If we now do a spectral analysis, the power spectra are confounded by all our new signal components:

```
cfg = spy.StructDict()
cfg.tapsmofrq = 1
cfg.foilim = [0, 60]
cfg.polyremoval = None
cfg.keeptrials = False # trial averaging
fft_nui_spectra = spy.freqanalysis(data_nui, cfg)
```

Note

We explicitly set `polyremoval=None`

to see the full effect of our confounding signal components.
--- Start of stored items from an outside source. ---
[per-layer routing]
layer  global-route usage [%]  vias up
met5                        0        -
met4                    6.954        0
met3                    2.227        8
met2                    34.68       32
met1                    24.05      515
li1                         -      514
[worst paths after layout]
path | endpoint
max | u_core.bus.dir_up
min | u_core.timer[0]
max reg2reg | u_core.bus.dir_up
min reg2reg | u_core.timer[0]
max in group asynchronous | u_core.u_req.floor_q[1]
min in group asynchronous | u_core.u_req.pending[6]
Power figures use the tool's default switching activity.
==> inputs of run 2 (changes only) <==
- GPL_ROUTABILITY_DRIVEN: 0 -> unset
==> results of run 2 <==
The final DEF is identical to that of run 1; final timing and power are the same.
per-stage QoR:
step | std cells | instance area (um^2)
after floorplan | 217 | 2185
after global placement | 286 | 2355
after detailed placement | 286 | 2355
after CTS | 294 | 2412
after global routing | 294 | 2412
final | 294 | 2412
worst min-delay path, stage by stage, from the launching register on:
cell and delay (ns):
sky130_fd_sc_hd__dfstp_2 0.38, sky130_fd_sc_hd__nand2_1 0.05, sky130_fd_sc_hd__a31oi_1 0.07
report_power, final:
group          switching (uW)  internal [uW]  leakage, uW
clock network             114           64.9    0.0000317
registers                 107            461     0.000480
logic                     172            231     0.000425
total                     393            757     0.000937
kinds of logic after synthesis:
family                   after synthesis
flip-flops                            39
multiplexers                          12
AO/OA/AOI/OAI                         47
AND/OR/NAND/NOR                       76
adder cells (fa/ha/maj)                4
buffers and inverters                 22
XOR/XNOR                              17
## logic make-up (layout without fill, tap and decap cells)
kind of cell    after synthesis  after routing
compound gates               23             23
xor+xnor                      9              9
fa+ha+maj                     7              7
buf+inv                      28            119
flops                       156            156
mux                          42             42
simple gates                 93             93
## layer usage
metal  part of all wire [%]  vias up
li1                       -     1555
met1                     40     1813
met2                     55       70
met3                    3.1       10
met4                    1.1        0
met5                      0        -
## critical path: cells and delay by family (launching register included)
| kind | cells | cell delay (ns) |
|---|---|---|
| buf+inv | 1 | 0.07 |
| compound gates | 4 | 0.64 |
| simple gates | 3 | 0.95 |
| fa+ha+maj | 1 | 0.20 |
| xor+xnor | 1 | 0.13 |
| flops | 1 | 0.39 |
`src/rtl/parity_serial_tx_pkg.sv`:
```
// Shared types and frame constants for parity_serial_tx.
// PARITY_SERIAL_TX_TWO_STOP_EN selects two stop bits instead of one.
package parity_serial_tx_pkg;

   typedef enum logic [2:0] {
      S_IDLE   = 3'd0,
      S_START  = 3'd1,
      S_DATA   = 3'd2,
      S_PARITY = 3'd3,
      S_STOP   = 3'd4
   } state_t;

   localparam int unsigned DATA_W = 8;

`ifdef PARITY_SERIAL_TX_TWO_STOP_EN
   localparam int unsigned STOP_BITS = 2;
`else
   localparam int unsigned STOP_BITS = 1;
`endif

   // start + data + parity + stop
   localparam int unsigned FRAME_BITS = 1 + DATA_W + 1 + STOP_BITS;

endpackage

```
`src/rtl/parity_serial_tx_baud.sv`:
```
// Bit-period counter: counts 0..CLKS_PER_BIT-1 while enabled and flags the
// last cycle of each bit with o_bit_end.
module parity_serial_tx_baud #(
   parameter int unsigned CLKS_PER_BIT = 4
) (
   input  logic clk,
   input  logic rst_n,
   input  logic i_en,
   output logic o_bit_end
);

   localparam logic [7:0] CNT_LAST = 8'(CLKS_PER_BIT - 1);

   logic [7:0] r_cnt;
   logic       w_last;

   assign w_last    = (r_cnt == CNT_LAST);
   assign o_bit_end = i_en & w_last;

   always_ff @(posedge clk or negedge rst_n) begin
      if (!rst_n) begin
         r_cnt <= '0;
      end else if (!i_en || w_last) begin
         r_cnt <= '0;
      end else begin
         r_cnt <= r_cnt + 8'd1;
      end
   end

endmodule

```
`src/rtl/parity_serial_tx.sv`:
```
// Serial transmitter: start, 8 data bits LSB first, even/odd parity, stop.
// Define PARITY_SERIAL_TX_TWO_STOP_EN for two stop bits.
module parity_serial_tx
   import parity_serial_tx_pkg::*;
#(
   parameter int unsigned CLKS_PER_BIT = 4
) (
   input  logic              clk,
   input  logic              rst_n,
   input  logic [DATA_W-1:0] data_in,
   input  logic              parity_sel,
   input  logic              tx_valid,
   output logic              tx_ready,
   output logic              tx_out,
   output logic              busy,
   output logic              frame_done
);

   localparam logic STOP_LAST = 1'(STOP_BITS - 1);

   state_t            r_state, w_state_n;
   logic [2:0]        r_idx, w_idx_n, w_idx_inc;
   logic              r_stop, w_stop_n;
   logic              r_tx, w_tx_n;
   logic [DATA_W-1:0] r_data;
   logic              r_par;
   logic              w_accept;
   logic              w_bit_end;
   logic              w_done;

   parity_serial_tx_baud #(
      .CLKS_PER_BIT(CLKS_PER_BIT)
   ) u_baud (
      .clk      (clk),
      .rst_n    (rst_n),
      .i_en     (r_state != S_IDLE),
      .o_bit_end(w_bit_end)
   );

   assign w_idx_inc  = r_idx + 3'd1;
   assign tx_ready   = (r_state == S_IDLE);
   assign busy       = (r_state != S_IDLE);
   assign tx_out     = r_tx;
   assign frame_done = w_done;

   // tx_out is registered, so the line value for the next state is chosen here
   always_comb begin
      w_state_n = r_state;
      w_idx_n   = r_idx;
      w_stop_n  = r_stop;
      w_tx_n    = r_tx;
      w_accept  = 1'b0;
      w_done    = 1'b0;
      case (r_state)
         S_IDLE: begin
            w_tx_n = 1'b1;
            if (tx_valid) begin
               w_accept  = 1'b1;
               w_state_n = S_START;
               w_idx_n   = '0;
               w_stop_n  = 1'b0;
               w_tx_n    = 1'b0;
            end
         end
         S_START: begin
            if (w_bit_end) begin
               w_state_n = S_DATA;
               w_idx_n   = '0;
               w_tx_n    = r_data[0];
            end
         end
         S_DATA: begin
            if (w_bit_end) begin
               if (r_idx == 3'd7) begin
                  w_state_n = S_PARITY;
                  w_tx_n    = r_par;
               end else begin
                  w_idx_n = w_idx_inc;
                  w_tx_n  = r_data[w_idx_inc];
               end
            end
         end
         S_PARITY: begin
            if (w_bit_end) begin
               w_state_n = S_STOP;
               w_tx_n    = 1'b1;
            end
         end
         S_STOP: begin
            w_tx_n = 1'b1;
            if (w_bit_end) begin
               if (r_stop == STOP_LAST) begin
                  w_state_n = S_IDLE;
                  w_done    = 1'b1;
               end else begin
                  w_stop_n = r_stop + 1'b1;
               end
            end
         end
         default: begin
            w_state_n = S_IDLE;
            w_tx_n    = 1'b1;
         end
      endcase
   end

   always_ff @(posedge clk or negedge rst_n) begin
      if (!rst_n) begin
         r_state <= S_IDLE;
         r_idx   <= '0;
         r_stop  <= 1'b0;
         r_tx    <= 1'b1;
      end else begin
         r_state <= w_state_n;
         r_idx   <= w_idx_n;
         r_stop  <= w_stop_n;
         r_tx    <= w_tx_n;
      end
   end

   always_ff @(posedge clk or negedge rst_n) begin
      if (!rst_n) begin
         r_data <= '0;
         r_par  <= 1'b0;
      end else if (w_accept) begin
         r_data <= data_in;
         r_par  <= (^data_in) ^ parity_sel;
      end
   end

endmodule
```
`config.mk`:
```
export PLATFORM = sky130hd
export DESIGN_NAME = parity_serial_tx
export DESIGN_NICKNAME = d
export VERILOG_FILES = /design/src/rtl/parity_serial_tx_pkg.sv /design/src/rtl/parity_serial_tx_baud.sv /design/src/rtl/parity_serial_tx.sv
export SDC_FILE = /design/constraint.sdc
export NUM_CORES = 1
export LEC_CHECK = 0
export BUFFER_PORTS_ARGS = -buffer_cell sky130_fd_sc_hd__clkbuf_2
export CAP_MARGIN = 20
export CORE_MARGIN = 2
export CORE_UTILIZATION = 50
export DETAILED_ROUTE_END_ITERATION = 10
export PLACE_DENSITY = 0.78
export SYNTH_ARGS = -nofsm -noshare
export SYNTH_HDL_FRONTEND = slang
export SYNTH_HIERARCHICAL = 1
export SYNTH_SLANG_ARGS = --single-unit
```
`constraint.sdc`:
```
create_clock -name clk -period 3.1 [get_ports clk]
set_input_delay 0.31 -clock clk [delete_from_list [all_inputs] [get_ports clk]]
set_output_delay 0.31 -clock clk [all_outputs]
set_load 0.005 [all_outputs]
```
* Word-level counts from Yosys, hierarchy flattened
Cells that the tools add are included.
** Word-level totals
- Output and inout port bits :: 4
- Memories :: 0
- Memory bits (writable) :: 0
- Word-level logic and storage cells :: 69
- Latch bits :: 0
- Bits in registers :: 25
- ROM bits :: 0
** Cells by class
- Bitwise gates (word level) :: 2
- Add/sub/neg operators :: 3
- Eq/ne operators :: 14
- $lt $le $gt $ge :: 1
- Div/mod/pow operators :: 0
- Reduce and logical (&&, ||, !) cells :: 11
- $mul :: 0
- Mux-type cells :: 31
- Shift-type cells :: 0
** Operators by type and width (count)
- $mux 3 :: 11
- $pmux 3 s5 :: 1
- $mux 1 :: 14
- $pmux 3 s3 :: 1
- $add 8x1->8 const B :: 1
- $eq 8x2->1 const B :: 1
- $mux 8 :: 1
- $ne 2x1->1 const B :: 4
- $ne 2x2->1 const B :: 4
- $reduce_xor 8->1 :: 1
- $reduce_and 7->1 :: 1
- $eq 3x2->1 const B :: 2
- $eq 3x3->1 const B :: 2
- $reduce_and 3->1 :: 2
- $reduce_bool 3->1 :: 2
- $reduce_and 5->1 :: 1
- $lt 3x4->1 const B :: 1
- $pmux 1 s4 :: 1
- $add 3x1->3 const B :: 1
- $bmux 1 s3 :: 1
- $eq 3x1->1 const B :: 1
- $logic_not 3->1 :: 1
- $pmux 1 s2 :: 1
- $reduce_bool 2->1 :: 1
- 5 further kinds :: 5

* Depth between registers and ports, before layout
- Depth in word-level cells :: 6
- Gate-level depth with buffers :: 8

* Modules after synthesis
Netlist, hierarchy kept.
** By module, submodules not included
- parity_serial_tx :: area an instance 912.1 um^2, cells an instance 80, times used 1
- parity_serial_tx_baud :: area an instance 399.1 um^2, cells an instance 39, times used 1

* Least setup slack after synthesis
OpenSTA, ideal clock, no wires.
- Path type :: register to register
- Start :: register u_baud.r_cnt[2]
- End :: register r_idx[0]
- Data required time :: 2972 ps
- Stages on the path, launching flop included :: 6
- Buffers on the path :: 0
- Setup time :: 128 ps
- Setup slack :: 475 ps
- Arrival time :: 2497 ps
- Cells stage by stage :: dfrtp_1 -> or4_4 -> nor4b_1 -> a22oi_1 -> a211oi_4 -> mux2_1
** Between the ends
- Word-level cells in the longest chain between the ends :: 4
- Elaborated cells on any way between the ends :: 5
- Those cells by class :: eq/ne: 3; bitwise: 1; reduce/logical: 1
** RTL lines
- start, declared :: line parity_serial_tx_baud.sv:14 : logic [7:0] r_cnt;
- start signal, assigned :: line parity_serial_tx_baud.sv:26 : r_cnt <= r_cnt + 8'd1;
- $eq 8x2->1 * :: line parity_serial_tx_baud.sv:17 : assign w_last = (r_cnt == CNT_LAST);
- $and 1x1->1 * :: line parity_serial_tx_baud.sv:18 : assign o_bit_end = i_en & w_last;
- named net w_bit_end :: line parity_serial_tx.sv:28 : logic w_bit_end;
- $ne 2x1->1 (no source line)
- $reduce_and 5->1 (no source line) *
- end signal, assigned :: line parity_serial_tx.sv:115 : r_idx <= w_idx_n;
- end, declared :: line parity_serial_tx.sv:22 : logic [2:0] r_idx, w_idx_n, w_idx_inc;
The timed path passes the listed nets; every way through them passes the cells marked *.
A chain may end at the register's enable or synchronous reset.

* Worst setup path in the final report
Same ends and word-level chain as after synthesis.

==> results.ini <==
[run_status]
status = finished clean

[yosys]
ys_warn_count = 6
ys_types = 34
netlist_instances = 119
ys_top_cells_by_area = dfrtp_1, mux2_2, xnor2_1, mux2i_1, xor2_1
synth_ff_type = dfrtp_1
synth_edf_count = 0
netlist_area_um2 = 1310
yosysSeqAreaShare_pct = 45.9
ys_async_sr_fraction_pct = 100
synth_area_per_cell_um2 = 11.0
synth-seq-cells = 24
synth_area_leader_cell = dfrtp_1
synth_top_area_share_pct = 43.9
syn-num-nets = 134

[timing]
fmax_ghz = 0.417
maxSlewHeadroom_pct = 60.4
finalSetupViolCount = 0
clock_skew_ns = 0.00469
post-route-min-period_ns = 2.40
drv_slew = 0
fin_tns_setup_ns = 0
fin_crit_sh_pct = 77.4
worst_slew_pin_slew_ns = 0.593
rsz0062_at_grt = false
hold_viol_final = 0

[global_route]
grt_max_degree = 25
first_global_vias = 971
grt_pass1_wl_mm = 4.19
grtUsageTotal_pct = 16.9
grt_antenna_before_repair = 0
grt_overflow_total = 0

[place]
dp_hpwl_mm = 1.79
io_buffer_count = 15
gp_congestion = 0.791

[detailed_routing]
dr.pass1.iters = 4
routed_via_density = 5.77
wl_mm = 2.33
vias = 963
drc_errors = 0
postRouteAntennaNets = 0
drt_iter0_drc = 14
drt-wirelength-per-cell_um = 13.9

[critical_path]
critPathLaunchType = register
critPathKind = reg -> reg
required_ns = 3.31
end_kind = register
crit_fanout = 7
crit_arrival_ns = 2.61

[die]
design.core.area_um2 = 2480
initial_utilization_pct = 52.9
rows = 18
ios = 16
dieHeight_um = 55.2
die_x_um = 55.2
dieArea_um2 = 3050

[cts]
cts_made_buffers = 3
clk_pin_slew_ns = 0.13
htreeDepth = 1
cts_buffer_depth = 2
cts_tree = done
cts_root_buf = clkbuf_4
clock_sinks = 24
worstSkewPairLatency_ns = 0.31

[layout]
fin_nets = 153
diodes = 0
drive_gt1_share_pct = 24.8
mostFrequentLayoutCells = dfrtp_1, clkbuf_2, nor2_1
layout_commonest_cell = dfrtp_1
final_core_util_pct = 58.4
area_growth_pct = 10.4

[power_and_ir_drop]
power_density_nw_per_um2 = 490
irDropWorstVdd_v = 0.000357
p_leak_nw = 0.654

[run]
max_cap_violations = 0

[worst_hold_path]
hp-class = in -> reg

## cells in the mapped netlist, types with 2 or more instances
| cell | count |
|---|---|
| a21oi_1 | 4 |
| a22oi_1 | 2 |
| a311oi_1 | 2 |
| dfrtp_1 | 23 |
| ha_1 | 3 |
| inv_1 | 8 |
| mux2_2 | 9 |
| mux2i_1 | 5 |
| nand2_1 | 8 |
| nand3_1 | 6 |
| nor2_1 | 10 |
| nor3_2 | 2 |
| o21ai_0 | 4 |
| or3_1 | 4 |
| xnor2_1 | 6 |
| xor2_1 | 5 |
## report_power, final
| part | switching [mW] | total, mW | leakage [nW] | internal, mW |
|---|---|---|---|---|
| Clock | 0.0902 | 0.140 | 0.0150 | 0.0503 |
| Sequential | 0.0329 | 0.383 | 0.306 | 0.350 |
| Combinational | 0.0909 | 0.185 | 0.334 | 0.0944 |
## stage by stage
| step | power [mW] | cell area, um2 | std cells | hold slack (ns) | worst slack, ns |
|---|---|---|---|---|---|
| 2_1_floorplan | 0.520 | 1310 | 119 | 0.0144 | 0.475 |
| 3_3_place_gp | 0.564 | 1410 | 162 | 0.332 | 0.792 |
| 3_5_place_dp | 0.574 | 1410 | 162 | 0.341 | 0.725 |
| 4_1_cts | 0.714 | 1450 | 167 | 0.243 | 0.712 |
| 5_1_grt | 0.753 | 1450 | 167 | 0.238 | 0.498 |
| 6_report | 0.709 | 1450 | 167 | 0.244 | 0.700 |
## cell type report
type                            instances  area, um2
Clock buffer                            4       26.3
Fill cell                             218       1030
Inverter                                8       30.0
Multi-Input combinational cell         84        659
Sequential cell                        24        602
Tap cell                               30       37.5
Timing Repair Buffer                   17       92.6
## layer usage
metal / track usage [%] / vias to the layer above / share of wire (%)
met1: 22.0 / 469 / 46
li1: - / 458 / -
met5: 0 / - / 0
met4: 8.01 / 0 / 2.2
met2: 27.9 / 29 / 47
met3: 2.34 / 7 / 4.9
## cells by family after synthesis
group / synth area share, %
DFF: 45.9
buffers and inverters: 3.82
muxes: 12.4
xor gates and xnor gates: 9.06
and+or+nand+nor: 15.0
adders and majority gates: 2.86
AOI/OAI and AO/OA: 11.0
## worst paths after layout
path | to | start | cells past startpoint | slack (ns)
worst min register to register | r_data[7] | r_data[7] | 1 | 0.52
worst max-delay path | r_idx[0] | u_baud/r_cnt[2] | 6 | 0.70
max in group asynchronous | r_data[4] | rst_n | 2 | 2.20
worst max register to register | r_idx[0] | u_baud/r_cnt[2] | 6 | 0.70
worst min-delay path | r_data[2] | data_in[2] | 2 | 0.24
min in group asynchronous | r_par | rst_n | 2 | 0.52
## repair_timing
item	4_1_cts	5_1_grt
buffers inserted	0	0
hold endpoints to repair	23	0
hold buffers	1	0
resized for setup	0	0
## flip-flops by register name, indices dropped and copies added, names as in the netlist
register and flops:
r_state 3, tx_out 1, r_par 1, r_idx 3, r_data 8, u_baud/r_cnt 8
## critical path, cell delays in order, from the launching register on
cell      delay [ns]
dfrtp_1         0.46
or4_4           0.56
nor4b_1         0.28
buf_4           0.20
a22oi_1         0.12
a211oi_4        0.32
mux2_1          0.36
Note: power is estimated with default switching activity, not from simulation.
The default for `freqanalysis()`

is `polyremoval=0`

, which removes polynoms of 0th order: constant offsets (*de-meaning*).

Hint

We did not specify the `method`

parameter for the `freqanalysis()`

call as multi-tapered Fourier analysis (`method='mtmfft'`

) is the default. To learn about the defaults of any Python function you can inspect its signature with `spy.freqanalysis?`

or `help(spy.freqanalysis)`

typed into an interpreter

Let’s see what we got:

```
fft_nui_spectra.singlepanelplot()
```

We see strong low-frequency components, originating from both the offset and the trend. We also see the nuisance signal spectral peak at 50Hz.

## Filtering#

Filtering of signals in general removes/suppresses unwanted signal components. This can be done both in the *time-domain* and in the *frequency-domain*. For offsets and (low-order) polynomial trends, fitting a model directly in the time domain, and subtracting the obtained trend, is the preferred solution. This can be controlled in Syncopy with the `polyremoval`

parameter, which is also directly available in `freqanalysis()`

.

Removing signal components in the frequency domain is typically done with *finite impulse response* (FIR) filters or *infinite impulse response* (IIR) filters. Syncopy supports one of each kind, a FIR windowed sinc and the Butterworth filter from the IIR family. For both filters we have low-pass (`'lp'`

), high-pass (`'hp'`

), band-pass (`'bp'`

) and band-stop(Notch) (`'bp'`

) designs available.

To clean up our dataset above, we remove the linear trend and apply a low-pass 12th order Butterworth filter:

```
data_pp = spy.preprocessing(data_nui,
filter_class='but',
filter_type='lp',
polyremoval=1,
freq=40,
order=12)
```

Now let’s reuse our `cfg`

from above to repeat the spectral analysis with the preprocessed data:

```
spec_pp = spy.freqanalysis(data_pp, cfg)
spec_pp.singlepanelplot()
```

As expected for a low-pass filter, all frequencies above 40Hz are strongly attenuated (note the log scale, so the suppression is around 2 orders of magnitude). We also removed the low-frequency components from the offset and trend, but acknowledge that we also lost a bit of the original white noise power around 0-2Hz. Importantly, the spectral power of our frequency band of interest, around 30Hz, remained virtually unchanged.